== Records ==

--- src/hdl/level_sync.sv ---
/*
  Two flip-flop synchroniser for one level, with a defined reset value.
  Assumes the input may change at any time relative to core_clk.
*/
`timescale 1ns/1ps
module level_sync (
  input  wire logic core_clk,
  input  wire logic rst,
  input  wire logic asyncIn,
  output logic      syncOut
);

  logic stage1_q;
  logic stage1_d;
  logic stage2_d;

  // The first stage feeds only the second stage.
  always_comb begin
    stage1_d = asyncIn;
    stage2_d = stage1_q;
  end

  // Both stages clear under reset.
  always_ff @(posedge core_clk) begin
    if (rst) begin
      stage1_q <= 1'b0;
      syncOut  <= 1'b0;
    end else begin
      stage1_q <= stage1_d;
      syncOut  <= stage2_d;
    end
  end

endmodule

--- src/hdl/usb_suspend_power_manager.sv ---
/*
  Suspend, resume, remote wake and detach control for the device-side
  serial bus port.
  Assumes the line logic reports traffic and hub-port state as levels
  synchronous to core_clk; only the bus power sense pin is asynchronous.
*/
// Behaviour
// - Suspend after bus idle for the standard idle period.
// - Keep device state while suspended; no re-enumeration needed.
// - Suspend also when the upstream hub port is disabled.
// - Suspended with power saving: low-power idle unless activity needs work.
// - Leave suspend whenever bus activity is seen.
// - Awake port stays ready; power saving then only affects other interfaces.
// - Signal remote wake while suspended on internal events.
// - Disable interface on sensed low after high-to-low power sense edge.
// - Enable interface only while bus power sense is valid.
`timescale 1ns/1ps
module usb_suspend_power_manager
  import usb_pm_pkg::*;
#(
  parameter int unsigned IDLE_CYCLES   = SUSPEND_IDLE_CYC,
  parameter int unsigned HOLDOFF_CYCLES = WAKE_HOLDOFF_CYC,
  parameter int unsigned DRIVE_CYCLES  = WAKE_DRIVE_CYC
) (
  input  wire logic core_clk,
  input  wire logic rst,
  input  wire logic busPowerSense,
  input  wire logic busActivity,
  input  wire logic hubPortEnabled,
  input  wire logic powerSavingSetting,
  input  wire logic remoteWakeAllowed,
  input  wire logic wakeEvent,
  input  wire logic workPending,
  output logic      interfaceEnable,
  output logic      portSuspended,
  output logic      stateRetain,
  output logic      lowPowerIdle,
  output logic      resumeDrive,
  output logic      othersPowerSaving
);
  import usb_pm_pkg::*;

  // Timer settings that the shared counter cannot hold, or zero lengths.
  localparam bit TIMER_BAD =
    (IDLE_CYCLES == 0) || (IDLE_CYCLES >= (1 << TIMER_W)) ||
    (HOLDOFF_CYCLES == 0) || (HOLDOFF_CYCLES >= (1 << TIMER_W)) ||
    (DRIVE_CYCLES == 0) || (DRIVE_CYCLES >= (1 << TIMER_W));

  // Such settings are refused while the design is elaborated.
  if (TIMER_BAD) begin : g_bad_timer
    $error("usb_suspend_power_manager: timer parameter out of range");
  end

  localparam logic [TIMER_W-1:0] IDLE_LAST    = TIMER_W'(IDLE_CYCLES - 1);
  localparam logic [TIMER_W-1:0] HOLDOFF_LAST =
    TIMER_W'(HOLDOFF_CYCLES - 1);
  localparam logic [TIMER_W-1:0] DRIVE_LAST   = TIMER_W'(DRIVE_CYCLES - 1);

  // Synchronised power sense and its falling edge.
  logic               senseSync;
  logic               sensePrev_q;
  logic               sensePrev_d;
  logic               senseFell;

  // Remote wake request held while suspended.
  logic               wakePend_q;
  logic               wakePend_d;

  // Port state and the timer that its phases share.
  port_state_type     state_q;
  port_state_type     state_d;
  logic [TIMER_W-1:0] timer_q;
  logic [TIMER_W-1:0] timer_d;

  // Next values of the registered outputs.
  logic               ifEn_d;
  logic               susp_d;
  logic               retain_d;
  logic               lpIdle_d;
  logic               resume_d;
  logic               others_d;

  // Power sense is brought into the core clock domain first.
  level_sync u_sense_sync (
    .core_clk (core_clk),
    .rst      (rst),
    .asyncIn  (busPowerSense),
    .syncOut  (senseSync)
  );

  // Falling edge of the synchronised sense; the history resets low like
  // an unpowered bus, so leaving reset never shows a false edge.
  always_comb begin
    sensePrev_d = senseSync;
    senseFell   = sensePrev_q & ~senseSync;
  end

  // Sense history register.
  always_ff @(posedge core_clk) begin
    if (rst) begin
      sensePrev_q <= 1'b0;
    end else begin
      sensePrev_q <= sensePrev_d;
    end
  end

  // A permitted internal event in suspend latches a wake request; leaving
  // suspend by any path drops it, so a stale request never fires later.
  always_comb begin
    wakePend_d = wakePend_q;
    if (state_q != ST_SUSPEND) begin
      wakePend_d = 1'b0;
    end
    if (state_q == ST_SUSPEND && wakeEvent && remoteWakeAllowed) begin
      wakePend_d = 1'b1;
    end
  end

  // Wake request register.
  always_ff @(posedge core_clk) begin
    if (rst) begin
      wakePend_q <= 1'b0;
    end else begin
      wakePend_q <= wakePend_d;
    end
  end

  // Port state machine with one shared timer.
  always_comb begin
    state_d = state_q;
    timer_d = timer_q;
    case (state_q)
      ST_DETACHED: begin
        timer_d = '0;
        if (senseSync) begin
          state_d = ST_ACTIVE;
        end
      end
      ST_ACTIVE: begin
        if (!hubPortEnabled) begin
          state_d = ST_SUSPEND;
          timer_d = '0;
        end else if (busActivity) begin
          timer_d = '0;
        end else if (timer_q == IDLE_LAST) begin
          state_d = ST_SUSPEND;
          timer_d = '0;
        end else begin
          timer_d = timer_q + 1'b1;
        end
      end
      ST_SUSPEND: begin
        if (busActivity) begin
          state_d = ST_ACTIVE;
          timer_d = '0;
        end else if (wakePend_q && timer_q >= HOLDOFF_LAST) begin
          state_d = ST_WAKE;
          timer_d = '0;
        end else if (timer_q != HOLDOFF_LAST) begin
          timer_d = timer_q + 1'b1;
        end
      end
      ST_WAKE: begin
        if (timer_q == DRIVE_LAST) begin
          state_d = ST_ACTIVE;
          timer_d = '0;
        end else begin
          timer_d = timer_q + 1'b1;
        end
      end
      default: begin
        state_d = ST_DETACHED;
        timer_d = '0;
      end
    endcase
    // Detach overrides every other state; a low sense also keeps the port
    // detached from boot until the host supplies the bus.
    if (senseFell || !senseSync) begin
      state_d = ST_DETACHED;
      timer_d = '0;
    end
  end

  // Output values follow the next state so they register cleanly.
  always_comb begin
    ifEn_d   = (state_d != ST_DETACHED);
    susp_d   = (state_d == ST_SUSPEND);
    retain_d = (state_d == ST_SUSPEND);
    lpIdle_d = (state_d == ST_SUSPEND) && powerSavingSetting &&
               !workPending && !busActivity;
    resume_d = (state_d == ST_WAKE);
    others_d = powerSavingSetting;
  end

  // State and timer registers; suspend never clears the device state,
  // which lives outside this block and is only told to hold it.
  always_ff @(posedge core_clk) begin
    if (rst) begin
      state_q <= ST_DETACHED;
      timer_q <= '0;
    end else begin
      state_q <= state_d;
      timer_q <= timer_d;
    end
  end

  // Output registers, so that every port comes straight from a flip-flop.
  always_ff @(posedge core_clk) begin
    if (rst) begin
      interfaceEnable   <= 1'b0;
      portSuspended     <= 1'b0;
      stateRetain       <= 1'b0;
      lowPowerIdle      <= 1'b0;
      resumeDrive       <= 1'b0;
      othersPowerSaving <= 1'b0;
    end else begin
      interfaceEnable   <= ifEn_d;
      portSuspended     <= susp_d;
      stateRetain       <= retain_d;
      lowPowerIdle      <= lpIdle_d;
      resumeDrive       <= resume_d;
      othersPowerSaving <= others_d;
    end
  end

endmodule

===

I'd like the lines above from the one with "the second stage." up to and including the one with "on internal events." copied exactly, with no other lines.

→ Answer for the task
  // The first stage feeds only the second stage.
  always_comb begin
    stage1_d = asyncIn;
    stage2_d = stage1_q;
  end

  // Both stages clear under reset.
  always_ff @(posedge core_clk) begin
    if (rst) begin
      stage1_q <= 1'b0;
      syncOut  <= 1'b0;
    end else begin
      stage1_q <= stage1_d;
      syncOut  <= stage2_d;
    end
  end

endmodule

--- src/hdl/usb_suspend_power_manager.sv ---
/*
  Suspend, resume, remote wake and detach control for the device-side
  serial bus port.
  Assumes the line logic reports traffic and hub-port state as levels
  synchronous to core_clk; only the bus power sense pin is asynchronous.
*/
// Behaviour
// - Suspend after bus idle for the standard idle period.
// - Keep device state while suspended; no re-enumeration needed.
// - Suspend also when the upstream hub port is disabled.
// - Suspended with power saving: low-power idle unless activity needs work.
// - Leave suspend whenever bus activity is seen.
// - Awake port stays ready; power saving then only affects other interfaces.
// - Signal remote wake while suspended on internal events.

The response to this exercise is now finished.